I would be absurd to think this all came to be by chance. I see in Nature that something great designed this and had a plan. Then i have the Bible, that is God's word that explains Salvation. What a bonus! Through the scriptures, God is revealed and my questions are answered. I see my purpose and reason for being here. I have assurance in this book how it has been preserved over time and the fact that it is God breathed. In 2 Peter 19-21 Simon Peter an apostle of Jesus says, "And we have the word of the prophets made more certain, and you will do well to pay attention to it, as to the light shining in a dark place, until the day dawns and the morning star rises in your hearts. Above all, you must understand that no prophecy of Scripture came about by the prophet's own interpretation. For prophecy never had it origin in the will of man, but men spoke from God as they were carried along by the Holy Spirit."

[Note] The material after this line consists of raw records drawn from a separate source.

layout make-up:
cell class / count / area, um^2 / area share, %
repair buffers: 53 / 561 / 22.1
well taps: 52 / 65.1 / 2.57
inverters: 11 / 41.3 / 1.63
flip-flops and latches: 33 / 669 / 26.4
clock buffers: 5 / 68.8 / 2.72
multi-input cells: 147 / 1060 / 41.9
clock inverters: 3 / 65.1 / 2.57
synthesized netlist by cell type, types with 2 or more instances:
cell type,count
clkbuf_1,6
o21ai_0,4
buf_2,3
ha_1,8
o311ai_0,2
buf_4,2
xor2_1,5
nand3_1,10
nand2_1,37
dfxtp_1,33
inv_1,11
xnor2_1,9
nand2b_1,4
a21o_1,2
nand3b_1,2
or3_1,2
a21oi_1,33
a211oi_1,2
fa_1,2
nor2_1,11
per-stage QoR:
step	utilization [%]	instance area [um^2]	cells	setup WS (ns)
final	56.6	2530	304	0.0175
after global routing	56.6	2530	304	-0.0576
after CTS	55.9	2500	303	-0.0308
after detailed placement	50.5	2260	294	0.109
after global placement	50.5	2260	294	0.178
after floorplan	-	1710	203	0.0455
$ cat config.mk
export PLATFORM = sky130hd
export DESIGN_NAME = alu_arbiter
export DESIGN_NICKNAME = d
export VERILOG_FILES = /design/src/rtl/alu_pkg.sv /design/src/rtl/alu.sv /design/src/rtl/alu_arbiter.sv
export SDC_FILE = /design/constraint.sdc
export NUM_CORES = 1
export LEC_CHECK = 0
export BUFFER_PORTS_ARGS = -buffer_cell sky130_fd_sc_hd__buf_2
export CAP_MARGIN = 0
export CORE_ASPECT_RATIO = 1.75
export CORE_MARGIN = 10
export CORE_UTILIZATION = 53
export DETAILED_ROUTE_END_ITERATION = 10
export PLACE_DENSITY = 0.75
export RECOVER_POWER = 100
export SETUP_SLACK_MARGIN = 0.15
export SYNTH_ARGS = -nofsm -noshare
export SYNTH_HDL_FRONTEND = slang
export SYNTH_SLANG_ARGS = --single-unit
$ cat constraint.sdc
create_clock -name clk -period 12.8 [get_ports clk]
set_clock_uncertainty 0.2 [all_clocks]
set_input_delay 1.28 -clock clk [delete_from_list [all_inputs] [get_ports clk]]
set_output_delay 1.28 -clock clk [all_outputs]
set_load 0.01 [all_outputs]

I am confident in studying His word as it changes my heart and has a power to shine light in the darkest places.
I have been having the sweetest past few days! Soaking up God's word and love for me and learning a lot. Life is sweeter when you are walking with God obediently.
I'm not sure wether i am weepy because i'm pregnant or because God is melting away the cold inside my heart? Either way as i read the scripture and spend time chatting with God i am changing. I want to give more of myself so that I can have more room for God. I was reading a devotional and came across this prayer from a woman named Betty Scott Stam who was a martyr for Christ.

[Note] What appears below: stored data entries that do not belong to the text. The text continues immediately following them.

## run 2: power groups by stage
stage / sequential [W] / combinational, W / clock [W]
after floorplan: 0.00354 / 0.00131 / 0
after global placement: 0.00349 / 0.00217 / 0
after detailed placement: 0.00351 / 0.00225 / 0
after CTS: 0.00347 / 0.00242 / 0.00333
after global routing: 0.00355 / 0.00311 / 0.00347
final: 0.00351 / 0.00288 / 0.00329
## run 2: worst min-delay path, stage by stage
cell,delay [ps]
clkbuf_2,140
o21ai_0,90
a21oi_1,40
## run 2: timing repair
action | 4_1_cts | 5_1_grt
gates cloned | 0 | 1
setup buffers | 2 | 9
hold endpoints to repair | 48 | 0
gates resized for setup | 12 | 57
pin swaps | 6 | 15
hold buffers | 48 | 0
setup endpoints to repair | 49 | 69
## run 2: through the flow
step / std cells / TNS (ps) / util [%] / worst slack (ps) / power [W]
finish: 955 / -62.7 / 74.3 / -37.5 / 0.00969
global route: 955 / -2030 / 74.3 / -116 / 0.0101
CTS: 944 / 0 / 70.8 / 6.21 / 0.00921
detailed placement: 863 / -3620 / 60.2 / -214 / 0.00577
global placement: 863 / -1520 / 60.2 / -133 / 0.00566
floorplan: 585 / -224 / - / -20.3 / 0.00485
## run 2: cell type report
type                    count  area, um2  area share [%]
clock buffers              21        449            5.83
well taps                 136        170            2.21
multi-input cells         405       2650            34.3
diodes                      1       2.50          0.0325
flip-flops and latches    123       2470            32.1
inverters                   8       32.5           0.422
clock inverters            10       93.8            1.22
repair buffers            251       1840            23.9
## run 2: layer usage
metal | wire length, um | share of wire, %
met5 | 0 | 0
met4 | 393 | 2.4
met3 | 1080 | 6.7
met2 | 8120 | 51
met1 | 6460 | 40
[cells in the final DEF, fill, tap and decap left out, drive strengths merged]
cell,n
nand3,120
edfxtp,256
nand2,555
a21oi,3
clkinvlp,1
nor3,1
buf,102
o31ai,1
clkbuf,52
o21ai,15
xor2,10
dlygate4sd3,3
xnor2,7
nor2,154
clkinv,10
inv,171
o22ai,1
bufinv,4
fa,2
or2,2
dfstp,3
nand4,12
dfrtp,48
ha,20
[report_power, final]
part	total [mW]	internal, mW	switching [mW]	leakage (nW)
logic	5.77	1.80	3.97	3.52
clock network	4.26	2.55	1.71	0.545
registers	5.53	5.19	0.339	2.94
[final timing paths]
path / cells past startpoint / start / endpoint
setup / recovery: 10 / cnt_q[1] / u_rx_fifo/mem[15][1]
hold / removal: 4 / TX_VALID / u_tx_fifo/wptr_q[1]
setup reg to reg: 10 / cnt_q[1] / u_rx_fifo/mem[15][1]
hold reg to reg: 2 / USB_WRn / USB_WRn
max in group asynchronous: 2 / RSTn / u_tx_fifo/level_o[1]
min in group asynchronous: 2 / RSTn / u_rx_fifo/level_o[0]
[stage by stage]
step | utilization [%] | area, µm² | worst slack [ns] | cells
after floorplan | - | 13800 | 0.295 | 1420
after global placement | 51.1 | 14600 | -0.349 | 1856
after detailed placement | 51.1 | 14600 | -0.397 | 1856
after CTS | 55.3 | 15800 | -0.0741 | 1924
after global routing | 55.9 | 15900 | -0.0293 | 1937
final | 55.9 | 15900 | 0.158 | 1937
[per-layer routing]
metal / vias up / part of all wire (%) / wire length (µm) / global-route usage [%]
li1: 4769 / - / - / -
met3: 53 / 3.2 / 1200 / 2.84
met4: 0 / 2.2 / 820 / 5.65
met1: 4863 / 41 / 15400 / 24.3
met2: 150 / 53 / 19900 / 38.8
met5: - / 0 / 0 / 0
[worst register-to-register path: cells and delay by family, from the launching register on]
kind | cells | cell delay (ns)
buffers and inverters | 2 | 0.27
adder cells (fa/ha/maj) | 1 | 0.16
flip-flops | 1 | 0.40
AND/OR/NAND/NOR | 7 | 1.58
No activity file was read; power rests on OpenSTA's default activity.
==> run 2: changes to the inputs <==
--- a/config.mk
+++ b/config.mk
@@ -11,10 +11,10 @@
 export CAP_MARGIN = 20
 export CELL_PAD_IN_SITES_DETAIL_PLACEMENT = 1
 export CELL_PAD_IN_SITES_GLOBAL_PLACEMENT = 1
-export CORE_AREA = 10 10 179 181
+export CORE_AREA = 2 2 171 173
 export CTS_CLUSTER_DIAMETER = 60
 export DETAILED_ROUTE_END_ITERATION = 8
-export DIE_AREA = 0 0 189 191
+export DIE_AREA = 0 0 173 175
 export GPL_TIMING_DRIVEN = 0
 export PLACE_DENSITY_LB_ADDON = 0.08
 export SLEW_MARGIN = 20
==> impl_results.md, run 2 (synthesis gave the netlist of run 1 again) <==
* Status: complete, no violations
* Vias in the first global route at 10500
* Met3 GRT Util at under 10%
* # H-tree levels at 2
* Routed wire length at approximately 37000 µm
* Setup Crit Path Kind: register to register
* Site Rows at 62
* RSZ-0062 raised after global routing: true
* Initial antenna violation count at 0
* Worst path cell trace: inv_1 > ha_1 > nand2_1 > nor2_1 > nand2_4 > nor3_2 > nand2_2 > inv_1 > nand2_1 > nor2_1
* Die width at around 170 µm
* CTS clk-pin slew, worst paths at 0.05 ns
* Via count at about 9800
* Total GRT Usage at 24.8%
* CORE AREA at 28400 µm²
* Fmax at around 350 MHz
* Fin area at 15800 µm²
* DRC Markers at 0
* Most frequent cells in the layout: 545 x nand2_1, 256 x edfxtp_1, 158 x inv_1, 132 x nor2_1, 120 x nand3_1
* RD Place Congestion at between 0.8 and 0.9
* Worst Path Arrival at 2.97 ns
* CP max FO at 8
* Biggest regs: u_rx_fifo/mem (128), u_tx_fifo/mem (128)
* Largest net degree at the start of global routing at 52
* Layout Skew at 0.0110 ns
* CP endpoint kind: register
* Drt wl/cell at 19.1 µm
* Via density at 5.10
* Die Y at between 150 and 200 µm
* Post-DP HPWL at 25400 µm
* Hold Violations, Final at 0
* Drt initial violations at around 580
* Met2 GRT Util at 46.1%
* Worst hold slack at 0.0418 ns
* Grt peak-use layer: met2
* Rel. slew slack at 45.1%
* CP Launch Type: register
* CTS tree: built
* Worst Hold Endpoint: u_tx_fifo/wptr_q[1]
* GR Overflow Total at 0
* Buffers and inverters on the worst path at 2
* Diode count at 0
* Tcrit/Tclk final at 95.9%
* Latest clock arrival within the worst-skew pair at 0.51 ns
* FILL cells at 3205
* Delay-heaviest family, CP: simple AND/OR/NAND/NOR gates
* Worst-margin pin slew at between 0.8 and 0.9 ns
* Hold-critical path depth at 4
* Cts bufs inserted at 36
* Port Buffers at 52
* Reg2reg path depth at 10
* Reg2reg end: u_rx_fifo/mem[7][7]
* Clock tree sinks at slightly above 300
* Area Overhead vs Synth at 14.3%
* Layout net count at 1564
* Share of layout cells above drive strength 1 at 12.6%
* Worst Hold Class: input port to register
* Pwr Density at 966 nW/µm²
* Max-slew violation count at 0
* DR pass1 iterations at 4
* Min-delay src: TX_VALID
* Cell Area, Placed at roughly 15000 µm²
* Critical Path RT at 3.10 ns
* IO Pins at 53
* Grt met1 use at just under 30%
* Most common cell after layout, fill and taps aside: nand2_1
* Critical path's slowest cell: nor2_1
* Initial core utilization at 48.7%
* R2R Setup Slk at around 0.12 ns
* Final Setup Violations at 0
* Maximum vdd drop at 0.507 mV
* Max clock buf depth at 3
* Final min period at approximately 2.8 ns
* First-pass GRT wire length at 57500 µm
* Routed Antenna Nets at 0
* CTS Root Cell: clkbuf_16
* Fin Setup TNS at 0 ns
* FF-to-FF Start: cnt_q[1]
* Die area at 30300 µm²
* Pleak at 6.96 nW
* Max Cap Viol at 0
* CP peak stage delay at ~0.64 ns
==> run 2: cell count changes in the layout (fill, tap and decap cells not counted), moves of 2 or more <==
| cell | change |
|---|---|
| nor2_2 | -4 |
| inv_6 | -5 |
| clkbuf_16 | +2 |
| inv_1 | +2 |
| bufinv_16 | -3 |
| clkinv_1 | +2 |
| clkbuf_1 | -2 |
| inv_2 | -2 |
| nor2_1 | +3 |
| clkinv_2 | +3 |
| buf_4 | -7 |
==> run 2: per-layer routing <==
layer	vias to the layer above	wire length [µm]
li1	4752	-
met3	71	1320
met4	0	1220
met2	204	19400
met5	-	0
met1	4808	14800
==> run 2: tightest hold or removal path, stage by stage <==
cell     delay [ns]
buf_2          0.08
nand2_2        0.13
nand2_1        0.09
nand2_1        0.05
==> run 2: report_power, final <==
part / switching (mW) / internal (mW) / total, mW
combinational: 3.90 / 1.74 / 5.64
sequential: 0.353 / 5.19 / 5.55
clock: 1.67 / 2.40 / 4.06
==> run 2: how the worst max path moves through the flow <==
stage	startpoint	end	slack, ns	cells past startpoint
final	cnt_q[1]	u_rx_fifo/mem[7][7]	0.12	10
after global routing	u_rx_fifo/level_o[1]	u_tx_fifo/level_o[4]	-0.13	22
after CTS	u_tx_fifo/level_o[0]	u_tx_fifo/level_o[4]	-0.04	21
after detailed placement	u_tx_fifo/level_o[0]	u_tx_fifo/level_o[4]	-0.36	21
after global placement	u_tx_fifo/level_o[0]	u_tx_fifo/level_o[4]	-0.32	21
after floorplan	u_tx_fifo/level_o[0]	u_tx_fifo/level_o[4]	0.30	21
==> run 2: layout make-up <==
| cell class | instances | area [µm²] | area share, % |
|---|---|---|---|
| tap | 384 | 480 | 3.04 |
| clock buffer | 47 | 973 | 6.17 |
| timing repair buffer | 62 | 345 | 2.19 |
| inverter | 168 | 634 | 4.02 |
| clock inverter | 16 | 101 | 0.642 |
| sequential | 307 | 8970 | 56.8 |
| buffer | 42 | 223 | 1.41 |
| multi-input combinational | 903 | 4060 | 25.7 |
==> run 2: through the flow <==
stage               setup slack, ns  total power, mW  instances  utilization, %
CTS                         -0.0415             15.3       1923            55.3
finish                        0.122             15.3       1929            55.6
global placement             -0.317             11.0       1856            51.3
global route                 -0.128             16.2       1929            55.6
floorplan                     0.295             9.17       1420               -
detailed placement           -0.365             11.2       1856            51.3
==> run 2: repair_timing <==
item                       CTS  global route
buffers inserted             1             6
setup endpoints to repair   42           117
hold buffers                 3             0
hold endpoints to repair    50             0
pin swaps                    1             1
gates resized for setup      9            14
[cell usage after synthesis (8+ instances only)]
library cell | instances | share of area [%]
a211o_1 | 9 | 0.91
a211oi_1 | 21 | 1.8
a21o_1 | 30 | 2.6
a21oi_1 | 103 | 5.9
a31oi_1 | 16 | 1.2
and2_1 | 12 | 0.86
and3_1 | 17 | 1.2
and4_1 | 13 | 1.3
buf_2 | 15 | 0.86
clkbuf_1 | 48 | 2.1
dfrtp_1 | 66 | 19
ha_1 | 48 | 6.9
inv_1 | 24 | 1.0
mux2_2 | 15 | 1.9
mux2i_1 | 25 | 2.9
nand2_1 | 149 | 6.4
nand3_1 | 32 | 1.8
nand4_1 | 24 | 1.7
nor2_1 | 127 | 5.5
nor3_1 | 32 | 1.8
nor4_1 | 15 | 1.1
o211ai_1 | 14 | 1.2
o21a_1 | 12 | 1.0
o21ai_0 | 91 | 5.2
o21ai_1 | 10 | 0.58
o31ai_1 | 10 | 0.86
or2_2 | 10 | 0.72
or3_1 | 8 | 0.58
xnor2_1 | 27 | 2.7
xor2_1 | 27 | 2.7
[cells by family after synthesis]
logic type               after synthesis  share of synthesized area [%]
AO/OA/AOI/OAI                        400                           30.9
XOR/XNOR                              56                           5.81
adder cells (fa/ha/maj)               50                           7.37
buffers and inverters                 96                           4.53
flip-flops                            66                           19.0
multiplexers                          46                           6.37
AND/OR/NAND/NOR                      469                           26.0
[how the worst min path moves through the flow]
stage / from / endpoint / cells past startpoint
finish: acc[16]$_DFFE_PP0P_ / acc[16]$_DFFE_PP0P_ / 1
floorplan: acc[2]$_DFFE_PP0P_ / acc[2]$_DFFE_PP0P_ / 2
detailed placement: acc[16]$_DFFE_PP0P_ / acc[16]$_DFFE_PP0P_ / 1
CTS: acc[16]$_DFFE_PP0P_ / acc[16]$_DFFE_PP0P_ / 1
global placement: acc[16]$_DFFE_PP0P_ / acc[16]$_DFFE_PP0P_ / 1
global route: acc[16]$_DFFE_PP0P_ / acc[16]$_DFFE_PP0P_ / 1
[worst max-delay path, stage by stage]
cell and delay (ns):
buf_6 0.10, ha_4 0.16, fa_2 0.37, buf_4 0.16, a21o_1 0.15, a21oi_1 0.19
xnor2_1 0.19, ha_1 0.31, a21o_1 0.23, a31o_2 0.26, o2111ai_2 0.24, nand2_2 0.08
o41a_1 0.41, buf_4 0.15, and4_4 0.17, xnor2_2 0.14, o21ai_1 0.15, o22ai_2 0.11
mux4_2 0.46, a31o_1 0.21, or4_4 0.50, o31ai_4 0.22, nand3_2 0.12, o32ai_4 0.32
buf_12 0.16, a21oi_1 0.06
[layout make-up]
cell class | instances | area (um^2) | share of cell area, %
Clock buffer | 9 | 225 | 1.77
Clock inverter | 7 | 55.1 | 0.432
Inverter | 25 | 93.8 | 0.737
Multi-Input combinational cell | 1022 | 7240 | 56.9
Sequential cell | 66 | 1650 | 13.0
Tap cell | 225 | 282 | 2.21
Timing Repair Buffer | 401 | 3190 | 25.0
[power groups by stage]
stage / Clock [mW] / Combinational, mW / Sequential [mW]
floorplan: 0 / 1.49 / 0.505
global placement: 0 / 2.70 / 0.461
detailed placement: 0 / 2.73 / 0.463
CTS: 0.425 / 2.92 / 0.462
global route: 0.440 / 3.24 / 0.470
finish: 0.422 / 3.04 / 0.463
==> src/rtl/fetch_unit.sv <==
// fetch_unit: instruction fetch front end for the RV32E core.
// Issues word fetches over a valid/ready request port and buffers the
// in-order responses in a small prefetch FIFO. The FIFO feeds decode
// through a valid/ready handshake. A redirect flushes the buffer and drops
// the responses still in flight.
// Optional feature macro: FETCH_BYPASS_EN. When it is defined, a response
// that arrives while the FIFO is empty goes straight to decode in the same
// cycle.
module fetch_unit #(
    parameter int DEPTH = 2
) (
    input  logic        clk,
    input  logic        rst_n,
    input  logic [31:0] boot_addr,
    input  logic        redirect,
    input  logic [31:0] redirect_pc,
    output logic        imem_req_valid,
    output logic [31:0] imem_req_addr,
    input  logic        imem_req_ready,
    input  logic        imem_rsp_valid,
    input  logic [31:0] imem_rsp_data,
    output logic        if_valid,
    output logic [31:0] if_instr,
    output logic [31:0] if_pc,
    input  logic        if_ready
);

    localparam int AW = $clog2(DEPTH);
    localparam int CW = AW + 1;
    localparam logic [CW:0]   DEPTH_W  = (CW+1)'(DEPTH);
    localparam logic [CW-1:0] CNT_ZERO = CW'(0);
    localparam logic [CW-1:0] CNT_ONE  = CW'(1);
    localparam logic [AW-1:0] PTR_ZERO = AW'(0);
    localparam logic [AW-1:0] PTR_ONE  = AW'(1);
    localparam logic [31:0]   NOP      = 32'h0000_0013;

    typedef enum logic [1:0] {
        ST_BOOT  = 2'd0,
        ST_RUN   = 2'd1,
        ST_FLUSH = 2'd2
    } state_t;

    state_t        r_state;
    state_t        w_state_nxt;
    logic [31:0]   r_fetch_pc;
    logic [31:0]   r_resp_pc;
    logic [CW-1:0] r_count;
    logic [CW-1:0] r_outstanding;
    logic [CW-1:0] r_drop_cnt;
    logic [AW-1:0] r_wptr;
    logic [AW-1:0] r_rptr;
    logic [31:0]   r_mem_instr [DEPTH];
    logic [31:0]   r_mem_pc    [DEPTH];

    logic          w_accept;
    logic          w_rsp_dec;
    logic          w_rsp_run;
    logic          w_bypass;
    logic          w_pop;
    logic          w_pop_fifo;
    logic          w_push;
    logic          w_drop_dec;
    logic [CW-1:0] w_out_nxt;
    logic [CW:0]   w_inflight;
    logic [31:0]   w_redirect_tgt;

    assign w_redirect_tgt = {redirect_pc[31:2], 2'b00};
    assign w_inflight     = {1'b0, r_count} + {1'b0, r_outstanding};
    assign w_accept       = imem_req_valid && imem_req_ready;
    // A response with nothing outstanding (e.g. one left over from before a reset) is ignored by the counter.
    assign w_rsp_dec      = imem_rsp_valid && (r_outstanding != CNT_ZERO);
    assign w_out_nxt      = r_outstanding + CW'(w_accept) - CW'(w_rsp_dec);
    // Only responses that arrive in RUN without a redirect that same cycle are kept.
    assign w_rsp_run      = imem_rsp_valid && (r_state == ST_RUN) && !redirect;
`ifdef FETCH_BYPASS_EN
    assign w_bypass       = w_rsp_run && (r_count == CNT_ZERO);
`else
    assign w_bypass       = 1'b0;
`endif
    assign w_pop          = if_valid && if_ready;
    assign w_pop_fifo     = w_pop && !w_bypass;
    assign w_push         = w_rsp_run && !(w_bypass && if_ready);
    assign w_drop_dec     = imem_rsp_valid && (r_drop_cnt != CNT_ZERO);
    assign imem_req_addr  = r_fetch_pc;

    // Request gate: buffered plus in-flight words never exceed the FIFO depth.
    always_comb begin
        imem_req_valid = 1'b0;
        if ((r_state == ST_RUN) && (w_inflight < DEPTH_W)) begin
            imem_req_valid = 1'b1;
        end else begin
            imem_req_valid = 1'b0;
        end
    end

    // Next-state logic; a redirect overrides from any state.
    always_comb begin
        w_state_nxt = r_state;
        case (r_state)
            ST_BOOT:  w_state_nxt = ST_RUN;
            ST_RUN:   w_state_nxt = ST_RUN;
            ST_FLUSH: begin
                if ((r_drop_cnt == CNT_ZERO) || (w_drop_dec && (r_drop_cnt == CNT_ONE))) begin
                    w_state_nxt = ST_RUN;
                end else begin
                    w_state_nxt = ST_FLUSH;
                end
            end
            default:  w_state_nxt = ST_BOOT;
        endcase
        if (redirect) begin
            w_state_nxt = (w_out_nxt != CNT_ZERO) ? ST_FLUSH : ST_RUN;
        end else begin
            w_state_nxt = w_state_nxt;
        end
    end

    // FSM state register.
    always_ff @(posedge clk or negedge rst_n) begin
        if (!rst_n) begin
            r_state <= ST_BOOT;
        end else begin
            r_state <= w_state_nxt;
        end
    end

    // Fetch and response PC tracking. A redirect wins over boot load and increments.
    always_ff @(posedge clk or negedge rst_n) begin
        if (!rst_n) begin
            r_fetch_pc <= 32'h0000_0000;
            r_resp_pc  <= 32'h0000_0000;
        end else if (redirect) begin
            r_fetch_pc <= w_redirect_tgt;
            r_resp_pc  <= w_redirect_tgt;
        end else if (r_state == ST_BOOT) begin
            r_fetch_pc <= boot_addr;
            r_resp_pc  <= boot_addr;
        end else begin
            if (w_accept) begin
                r_fetch_pc <= r_fetch_pc + 32'd4;
            end else begin
                r_fetch_pc <= r_fetch_pc;
            end
            if (w_rsp_run) begin
                r_resp_pc <= r_resp_pc + 32'd4;
            end else begin
                r_resp_pc <= r_resp_pc;
            end
        end
    end

    // Outstanding-request counter, and the number of stale responses still to drop.
    always_ff @(posedge clk or negedge rst_n) begin
        if (!rst_n) begin
            r_outstanding <= CNT_ZERO;
            r_drop_cnt    <= CNT_ZERO;
        end else begin
            r_outstanding <= w_out_nxt;
            if (redirect) begin
                r_drop_cnt <= w_out_nxt;
            end else if ((r_state == ST_FLUSH) && w_drop_dec) begin
                r_drop_cnt <= r_drop_cnt - CNT_ONE;
            end else begin
                r_drop_cnt <= r_drop_cnt;
            end
        end
    end

    // FIFO pointers and occupancy. A redirect empties the FIFO.
    always_ff @(posedge clk or negedge rst_n) begin
        if (!rst_n) begin
            r_wptr  <= PTR_ZERO;
            r_rptr  <= PTR_ZERO;
            r_count <= CNT_ZERO;
        end else if (redirect) begin
            r_wptr  <= PTR_ZERO;
            r_rptr  <= PTR_ZERO;
            r_count <= CNT_ZERO;
        end else begin
            r_wptr  <= w_push ? (r_wptr + PTR_ONE) : r_wptr;
            r_rptr  <= w_pop_fifo ? (r_rptr + PTR_ONE) : r_rptr;
            r_count <= r_count + CW'(w_push) - CW'(w_pop_fifo);
        end
    end

    // FIFO storage: each instruction word is stored with its PC.
    always_ff @(posedge clk or negedge rst_n) begin
        if (!rst_n) begin
            for (int i = 0; i < DEPTH; i++) begin
                r_mem_instr[i] <= NOP;
                r_mem_pc[i]    <= 32'h0000_0000;
            end
        end else if (w_push) begin
            r_mem_instr[r_wptr] <= imem_rsp_data;
            r_mem_pc[r_wptr]    <= r_resp_pc;
        end else begin
            r_mem_instr[r_wptr] <= r_mem_instr[r_wptr];
            r_mem_pc[r_wptr]    <= r_mem_pc[r_wptr];
        end
    end

    // Decode-side view: the bypass word, else the FIFO head, else a NOP with valid low.
    always_comb begin
        if_valid = 1'b0;
        if_instr = NOP;
        if_pc    = 32'h0000_0000;
        if (w_bypass) begin
            if_valid = 1'b1;
            if_instr = imem_rsp_data;
            if_pc    = r_resp_pc;
        end else if (r_count != CNT_ZERO) begin
            if_valid = 1'b1;
            if_instr = r_mem_instr[r_rptr];
            if_pc    = r_mem_pc[r_rptr];
        end else begin
            if_valid = 1'b0;
            if_instr = NOP;
            if_pc    = 32'h0000_0000;
        end
    end

endmodule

"Lord, I give up all my own plans and purposes, all my own desires and hopes, and accept Thy will for my life. I give myself, my life, my all utterly to Thee to be Thine forever. Fill me and seal me with Thy Holy Spirit. Use me as Thou wilt, send me where Thou wilt, work out Thy whole will in my life at any cost, now and forever"
What a prayer! This was written when she was 18, i couldn't help but tear up as i read about how her husband and her had been beheaded in China. She gave up her wants and desires and plans for God's will. I was humbled by her faith and willingness to surrender to God, and it stirred in my heart the desire to do the same.

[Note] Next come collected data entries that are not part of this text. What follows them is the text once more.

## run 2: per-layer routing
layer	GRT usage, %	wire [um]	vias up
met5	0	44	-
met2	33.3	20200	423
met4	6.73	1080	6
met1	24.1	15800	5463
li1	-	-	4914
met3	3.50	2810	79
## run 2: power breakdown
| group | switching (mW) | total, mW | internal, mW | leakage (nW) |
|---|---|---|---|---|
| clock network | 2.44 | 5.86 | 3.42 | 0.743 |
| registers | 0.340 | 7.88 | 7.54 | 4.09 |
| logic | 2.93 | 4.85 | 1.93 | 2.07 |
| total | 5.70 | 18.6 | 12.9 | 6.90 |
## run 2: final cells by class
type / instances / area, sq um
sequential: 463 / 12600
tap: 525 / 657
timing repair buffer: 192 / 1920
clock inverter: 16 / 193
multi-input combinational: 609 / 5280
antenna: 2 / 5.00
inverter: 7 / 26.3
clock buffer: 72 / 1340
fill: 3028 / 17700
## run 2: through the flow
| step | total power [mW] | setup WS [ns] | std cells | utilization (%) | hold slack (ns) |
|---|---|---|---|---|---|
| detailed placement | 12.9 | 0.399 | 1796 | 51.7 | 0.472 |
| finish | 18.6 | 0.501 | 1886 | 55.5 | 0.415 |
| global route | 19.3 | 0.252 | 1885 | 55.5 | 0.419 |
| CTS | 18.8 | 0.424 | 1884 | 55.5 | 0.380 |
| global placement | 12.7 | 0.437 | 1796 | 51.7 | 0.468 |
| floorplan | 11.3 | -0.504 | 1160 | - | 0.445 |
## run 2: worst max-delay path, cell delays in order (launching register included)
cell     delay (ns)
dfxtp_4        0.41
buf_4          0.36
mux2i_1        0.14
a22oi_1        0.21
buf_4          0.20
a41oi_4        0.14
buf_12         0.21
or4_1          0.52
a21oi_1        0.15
[config.mk]
export PLATFORM = sky130hd
export DESIGN_NAME = serial_bit_tx
export DESIGN_NICKNAME = d
export VERILOG_FILES = /design/src/rtl/serial_pkg.sv /design/src/rtl/bit_tick_gen.sv /design/src/rtl/serial_bit_tx.sv
export SDC_FILE = /design/constraint.sdc
export NUM_CORES = 1
export LEC_CHECK = 0
export CORE_UTILIZATION = 52
export CTS_CLUSTER_DIAMETER = 30
export CTS_CLUSTER_SIZE = 25
export DETAILED_ROUTE_END_ITERATION = 7
export GPL_ROUTABILITY_DRIVEN = 0
export HOLD_SLACK_MARGIN = 0.02
export PLACE_DENSITY = 0.76
export SYNTH_ARGS = -nofsm -noshare
export SYNTH_HDL_FRONTEND = slang
export SYNTH_SLANG_ARGS = --single-unit
[constraint.sdc]
create_clock -name Clk -period 2.1 [get_ports Clk]
set_input_delay 0.42 -clock Clk [delete_from_list [all_inputs] [get_ports Clk]]
set_output_delay 0.42 -clock Clk [all_outputs]
set_load 0.005 [all_outputs]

Yesturday my friend (and her cute baby!) and I went for a long walk around town. It was really nice to do something healthy and be able to have a good talk about all sorts of fun things. Isn't it nice to have friends to walk with through life? I was sad by the thought that there are so many friends that will come and go but all i know is i'm grateful for them being in my life because they're a blessing. We need other woman to encourage, love, and teach us as we make this journey. I realize more and more the importance of friends.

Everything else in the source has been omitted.